Waldir Amaral, um dos mestres da locução esportiva no Brasil, era chefe de esportes da Rádio Nacional e seu xará, Waldir Luiz, um estagiário. Era uma época em que o campeonato carioca tinha jogos de manhã e as rádios cobriam. O novato Waldir Luiz foi olhar a tabela do final de semana e levou um susto: teria que cobrir um jogo do Bangu, no estádio de Moça Bonita, no sábado, às 10 horas da manhã. A rádio não colocou carro para leva-lo e o estagiário não sabia como chegar a Bangu, bairro localizado na zona oeste do Rio.
Sem saber da impaciência de Waldir Amaral, Waldir Luiz resolveu aborda-lo: queria saber como chegar à Bangu. Mal se aproximou, o locutor reagiu:
– Meu filho, nem precisa falar… se for problema, fala com o Loureiro. Quem resolve problema aqui é o Loureiro, eu não resolvo nada…
Era uma alusão a Loureiro Neto, então coordenador do departamento de Esportes da Nacional. Mas Waldir Luiz insistiu e Waldir Amaral ouviu, pacientemente, por uns 3 segundos, a queixa sobre a falta de um carro.
– Aonde você mora, meu filho? Na sua casa tem despertador?
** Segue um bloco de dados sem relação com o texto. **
===== src/core/dcrc_req_route.sv =====
// Request source router for one channel, with pin synchroniser
`timescale 1ns/1ps
`default_nettype none
module dcrc_req_route
   import dcrc_pkg::*;
#(
   parameter bit CHANNEL = 1'b0
) (
   input wire logic pclk,
   input wire logic presetn,
   input wire logic request_pin,
   input wire dcrc_sources_t sources,
   input wire logic [2:0] source_select,
   output logic routed_request
);

   logic [2:0] pin_sync_reg;
   logic pin_level_reg;
   logic [7:0] by_code;

   // ==========================================================
   // Pin synchroniser: stage 0 feeds stage 1 only
   always_ff @(posedge pclk or negedge presetn) begin
      if (!presetn) begin
         pin_sync_reg <= 3'h0;
      end else begin
         pin_sync_reg <= {pin_sync_reg[1:0], request_pin};
      end
   end

   // Level accepted once the two later stages agree
   always_ff @(posedge pclk or negedge presetn) begin
      if (!presetn) begin
         pin_level_reg <= 1'b0;
      end else if (pin_sync_reg[1] == pin_sync_reg[2]) begin
         pin_level_reg <= pin_sync_reg[2];
      end
   end

   // ==========================================================
   // Sources laid out by select code; internal units share our clock
   always_comb begin
      if (CHANNEL) begin
         by_code = {sources.sync_serial_tx_empty, sources.serial1_tx_empty,
                    sources.serial0_rx_full, sources.timer2_output,
                    sources.sync_serial_rx_full, sources.serial0_tx_empty,
                    sources.serial1_rx_full, pin_level_reg};
      end else begin
         by_code = {sources.sync_serial_rx_full, sources.serial0_tx_empty,
                    sources.serial1_rx_full, sources.timer1_output,
                    sources.sync_serial_tx_empty, sources.serial1_tx_empty,
                    sources.serial0_rx_full, pin_level_reg};
      end
   end

   assign routed_request = by_code[source_select];

endmodule
`default_nettype wire


===== src/core/dcrc_channel_config.sv =====
// Two-channel DMA request routing, byte pointer, channel registers and status
//
// How it works
// - channel 0 source select routes eight sources
// - channel 1 source select routes eight sources
// - bit 7 masks channel 1 acknowledge
// - bit 3 masks channel 0 acknowledge
// - byte-pointer access toggles the byte pointer
// - clear-pointer write forces pointer to zero
// - requester steps 16 or 26 bits
// - target and count step 16 or full
// - 16-bit count expires on 0000 to ffff
// - status shows pending hardware request per channel
// - status shows expired count per channel
// - command enables channels, selects rotating priority
// - configuration readable, writable, resets to zero
// - per-channel interrupt enable, readable source status
//
// The implementer's own choice: the APB interface to the registers.
`timescale 1ns/1ps
`default_nettype none
module dcrc_channel_config
   import dcrc_pkg::*;
(
   input wire logic pclk,
   input wire logic presetn,
   input wire logic psel,
   input wire logic penable,
   input wire logic pwrite,
   input wire logic [ADDR_W-1:0] paddr,
   input wire logic [DATA_W-1:0] pwdata,
   output logic [DATA_W-1:0] prdata,
   output logic pready,
   output logic pslverr,
   input wire logic ch0_request_pin,
   input wire logic ch1_request_pin,
   input wire dcrc_sources_t sources,
   input wire logic [1:0] xfer_ack,
   input wire logic [1:0] xfer_step,
   input wire logic [1:0] xfer_addr_down,
   output logic ch0_request_in,
   output logic ch1_request_in,
   output logic ch0_ack_out_n,
   output logic ch1_ack_out_n,
   output logic channels_enabled,
   output logic rotating_priority,
   output logic byte_pointer_flag,
   output dcrc_chan_t ch0_state,
   output dcrc_chan_t ch1_state,
   output logic transfer_irq_out
);

   // ==========================================================
   // Functions

   // One step of an address or count; narrow mode keeps bits above 15
   function automatic logic [REQ_W-1:0] dcrc_step(input logic [REQ_W-1:0] v,
                                                  input logic wide,
                                                  input logic down);
      logic [REQ_W-1:0] d;
      d = down ? v - REQ_W'(1) : v + REQ_W'(1);
      return wide ? d : {v[REQ_W-1:LOW_W], d[LOW_W-1:0]};
   endfunction

   // Replace the pointed byte of the low half
   function automatic logic [REQ_W-1:0] dcrc_put_byte(input logic [REQ_W-1:0] v,
                                                      input logic hi,
                                                      input logic [7:0] b);
      return hi ? {v[REQ_W-1:LOW_W], b, v[7:0]} : {v[REQ_W-1:8], b};
   endfunction

   // Field of a channel by kind, zero extended
   function automatic logic [REQ_W-1:0] dcrc_get(input dcrc_chan_t c,
                                                 input dcrc_kind_t k);
      case (k)
         KIND_REQ: return c.req;
         KIND_TAR: return c.tar;
         default: return REQ_W'(c.byc);
      endcase
   endfunction

   // ==========================================================
   // Declarations
   logic [15:0] idx;
   logic [15:0] bp_off;
   logic [15:0] rq_off;
   logic [15:0] full_off;
   logic aligned;
   logic map_hit;
   logic bp_acc;
   logic full_acc;
   logic sel_ch;
   dcrc_kind_t sel_kind;
   logic acc_phase;
   logic done;
   logic wr_done;
   logic rd_done;
   logic pready_reg;
   logic pslverr_reg;
   logic [DATA_W-1:0] prdata_reg;
   logic [DATA_W-1:0] rd_data;
   logic [REQ_W-1:0] sel_field;
   logic [7:0] cfg_reg;
   logic [7:0] ovfe_reg;
   logic [7:0] cmd1_reg;
   logic [7:0] ien_reg;
   logic [1:0] tc_reg;
   logic [1:0] tc_clr;
   logic [1:0] expire;
   logic bp_reg;
   logic irq_reg;
   logic [1:0] routed;
   dcrc_chan_t chan_reg [2];

   // ==========================================================
   // Request routing per channel
   dcrc_req_route #(.CHANNEL(1'b0)) u_route0 (
      .pclk(pclk),
      .presetn(presetn),
      .request_pin(ch0_request_pin),
      .sources(sources),
      .source_select(cfg_reg[CFG_CH0_SEL_LSB +: 3]),
      .routed_request(routed[0])
   );

   dcrc_req_route #(.CHANNEL(1'b1)) u_route1 (
      .pclk(pclk),
      .presetn(presetn),
      .request_pin(ch1_request_pin),
      .sources(sources),
      .source_select(cfg_reg[CFG_CH1_SEL_LSB +: 3]),
      .routed_request(routed[1])
   );

   // ==========================================================
   // Address decode
   assign idx = paddr[17:2];
   assign aligned = (paddr[ADDR_W-1:18] == 2'h0) && (paddr[1:0] == 2'h0);
   assign bp_off = idx - IDX_BP_BASE;
   assign rq_off = idx - IDX_REQ_BP_BASE;
   assign full_off = idx - IDX_FULL_BASE;

   // Which channel field an access reaches, and whether through the pointer
   always_comb begin
      bp_acc = 1'b0;
      full_acc = 1'b0;
      sel_ch = 1'b0;
      sel_kind = KIND_TAR;
      if (bp_off < BP_SPAN) begin
         bp_acc = 1'b1;
         sel_ch = bp_off[1];
         sel_kind = bp_off[0] ? KIND_BYC : KIND_TAR;
      end else if (rq_off < REQ_BP_SPAN) begin
         bp_acc = 1'b1;
         sel_ch = rq_off[0];
         sel_kind = KIND_REQ;
      end else if (full_off < FULL_SPAN) begin
         full_acc = 1'b1;
         sel_ch = (full_off >= FULL_PER_CH);
         sel_kind = dcrc_kind_t'(sel_ch ? full_off[1:0] - 2'(FULL_PER_CH)
                                        : full_off[1:0]);
      end
   end

   assign map_hit = aligned && (bp_acc || full_acc || idx == IDX_CLRBP ||
                    idx == IDX_CFG || idx == IDX_OVFE || idx == IDX_IEN ||
                    idx == IDX_IS || idx == IDX_STS || idx == IDX_CMD1);
   assign sel_field = dcrc_get(chan_reg[sel_ch], sel_kind);

   // ==========================================================
   // Read data
   always_comb begin
      rd_data = '0;
      if (bp_acc) begin
         rd_data[7:0] = bp_reg ? sel_field[15:8] : sel_field[7:0];
      end else if (full_acc) begin
         rd_data = DATA_W'(sel_field);
      end else begin
         case (idx)
            IDX_CFG: rd_data[7:0] = cfg_reg;
            IDX_OVFE: rd_data[7:0] = ovfe_reg;
            IDX_CMD1: rd_data[7:0] = cmd1_reg;
            IDX_IEN: rd_data[7:0] = ien_reg;
            IDX_IS: rd_data[1:0] = tc_reg & ien_reg[1:0];
            IDX_STS: begin
               rd_data[STS_TC_LSB +: 2] = tc_reg;
               rd_data[STS_REQ_LSB +: 2] = routed;
            end
            default: rd_data = '0;
         endcase
      end
   end

   // ==========================================================
   // APB slave: one wait cycle so read data leaves a flip-flop
   assign acc_phase = psel & penable;
   assign done = acc_phase & pready_reg;
   assign wr_done = done & pwrite & map_hit;
   assign rd_done = done & ~pwrite & map_hit;

   always_ff @(posedge pclk or negedge presetn) begin
      if (!presetn) begin
         pready_reg <= 1'b0;
         pslverr_reg <= 1'b0;
         prdata_reg <= '0;
      end else begin
         pready_reg <= acc_phase & ~pready_reg;
         if (acc_phase && !pready_reg) begin
            prdata_reg <= (pwrite || !map_hit) ? '0 : rd_data;
            pslverr_reg <= ~map_hit;
         end
      end
   end

   assign pready = pready_reg;
   assign pslverr = pslverr_reg;
   assign prdata = prdata_reg;

   // ==========================================================
   // Control registers; reserved overflow bits are stored as written
   always_ff @(posedge pclk or negedge presetn) begin
      if (!presetn) begin
         cfg_reg <= CFG_RESET;
         ovfe_reg <= OVFE_RESET;
         cmd1_reg <= CMD1_RESET;
         ien_reg <= IEN_RESET;
      end else if (wr_done) begin
         case (idx)
            IDX_CFG: cfg_reg <= pwdata[7:0];
            IDX_OVFE: ovfe_reg <= pwdata[7:0];
            IDX_CMD1: cmd1_reg <= pwdata[7:0];
            IDX_IEN: ien_reg <= pwdata[7:0];
            default: ;
         endcase
      end
   end

   // ==========================================================
   // Byte pointer: clear command wins, else toggle on every pointer access
   always_ff @(posedge pclk or negedge presetn) begin
      if (!presetn) begin
         bp_reg <= 1'b0;
      end else if (wr_done && idx == IDX_CLRBP) begin
         bp_reg <= 1'b0;
      end else if ((wr_done || rd_done) && bp_acc) begin
         bp_reg <= ~bp_reg;
      end
   end

   // ==========================================================
   // Count expiry at the step taken from zero
   always_comb begin
      for (int c = 0; c < 2; c++) begin
         if (ovfe_reg[OVFE_TAR_BIT0 + 2 * c]) begin
            expire[c] = xfer_step[c] & (chan_reg[c].byc == '0);
         end else begin
            expire[c] = xfer_step[c] & (chan_reg[c].byc[LOW_W-1:0] == '0);
         end
      end
   end

   // ==========================================================
   // Channel registers: software writes win over a step in the same cycle
   always_ff @(posedge pclk or negedge presetn) begin
      if (!presetn) begin
         chan_reg[0] <= '0;
         chan_reg[1] <= '0;
      end else begin
         for (int c = 0; c < 2; c++) begin
            if (xfer_step[c]) begin
               chan_reg[c].req <= dcrc_step(chan_reg[c].req,
                                            ovfe_reg[OVFE_REQ_BIT0 + 2 * c],
                                            xfer_addr_down[c]);
               chan_reg[c].tar <= dcrc_step(chan_reg[c].tar,
                                            ovfe_reg[OVFE_TAR_BIT0 + 2 * c],
                                            xfer_addr_down[c]);
               chan_reg[c].byc <= BYC_W'(dcrc_step(REQ_W'(chan_reg[c].byc),
                                            ovfe_reg[OVFE_TAR_BIT0 + 2 * c],
                                            1'b1));
            end
            if (wr_done && (bp_acc || full_acc) && sel_ch == 1'(c)) begin
               case (sel_kind)
                  KIND_REQ: chan_reg[c].req <= bp_acc
                     ? dcrc_put_byte(chan_reg[c].req, bp_reg, pwdata[7:0])
                     : pwdata[REQ_W-1:0];
                  KIND_TAR: chan_reg[c].tar <= bp_acc
                     ? dcrc_put_byte(chan_reg[c].tar, bp_reg, pwdata[7:0])
                     : pwdata[TAR_W-1:0];
                  default: chan_reg[c].byc <= bp_acc
                     ? BYC_W'(dcrc_put_byte(REQ_W'(chan_reg[c].byc), bp_reg,
                                            pwdata[7:0]))
                     : pwdata[BYC_W-1:0];
               endcase
            end
         end
      end
   end

   // ==========================================================
   // Expiry flags: a status read clears them, a new expiry wins
   assign tc_clr = (rd_done && idx == IDX_STS) ? 2'h3 : 2'h0;

   always_ff @(posedge pclk or negedge presetn) begin
      if (!presetn) begin
         tc_reg <= 2'h0;
      end else begin
         tc_reg <= (tc_reg & ~tc_clr) | expire;
      end
   end

   // Interrupt output from a flip-flop, one cycle behind the flags
   always_ff @(posedge pclk or negedge presetn) begin
      if (!presetn) begin
         irq_reg <= 1'b0;
      end else begin
         irq_reg <= |(tc_reg & ien_reg[1:0]);
      end
   end

   // ==========================================================
   // Outputs to the transfer engine and pins
   assign channels_enabled = ~cmd1_reg[CMD1_DISABLE_BIT];
   assign rotating_priority = cmd1_reg[CMD1_ROTATE_BIT];
   assign ch0_request_in = routed[0] & channels_enabled;
   assign ch1_request_in = routed[1] & channels_enabled;
   // Mask keeps internal requesters from driving the pin acknowledge
   assign ch0_ack_out_n = ~(xfer_ack[0] & ~cfg_reg[CFG_CH0_MASK_BIT]);
   assign ch1_ack_out_n = ~(xfer_ack[1] & ~cfg_reg[CFG_CH1_MASK_BIT]);
   assign byte_pointer_flag = bp_reg;
   assign ch0_state = chan_reg[0];
   assign ch1_state = chan_reg[1];
   assign transfer_irq_out = irq_reg;

endmodule
`default_nettype wire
Olha que beleza… você, na sexta- feira coloca pra despertar as cinco horas do sábado… acorda, dá uma espreguiçada, toma um banho, toma um café, pega um ônibus até o largo de São Francisco… lá tem um monte de ônibus que passa em Bangu… você pode até escolher… escolhe um com lugar na janela, senta lá e vai embora, tomando aquele ventinho fresco na cara… Tá vendo como tem solução pra tudo? Se tiver mais algum problema, fala com o Loureiro.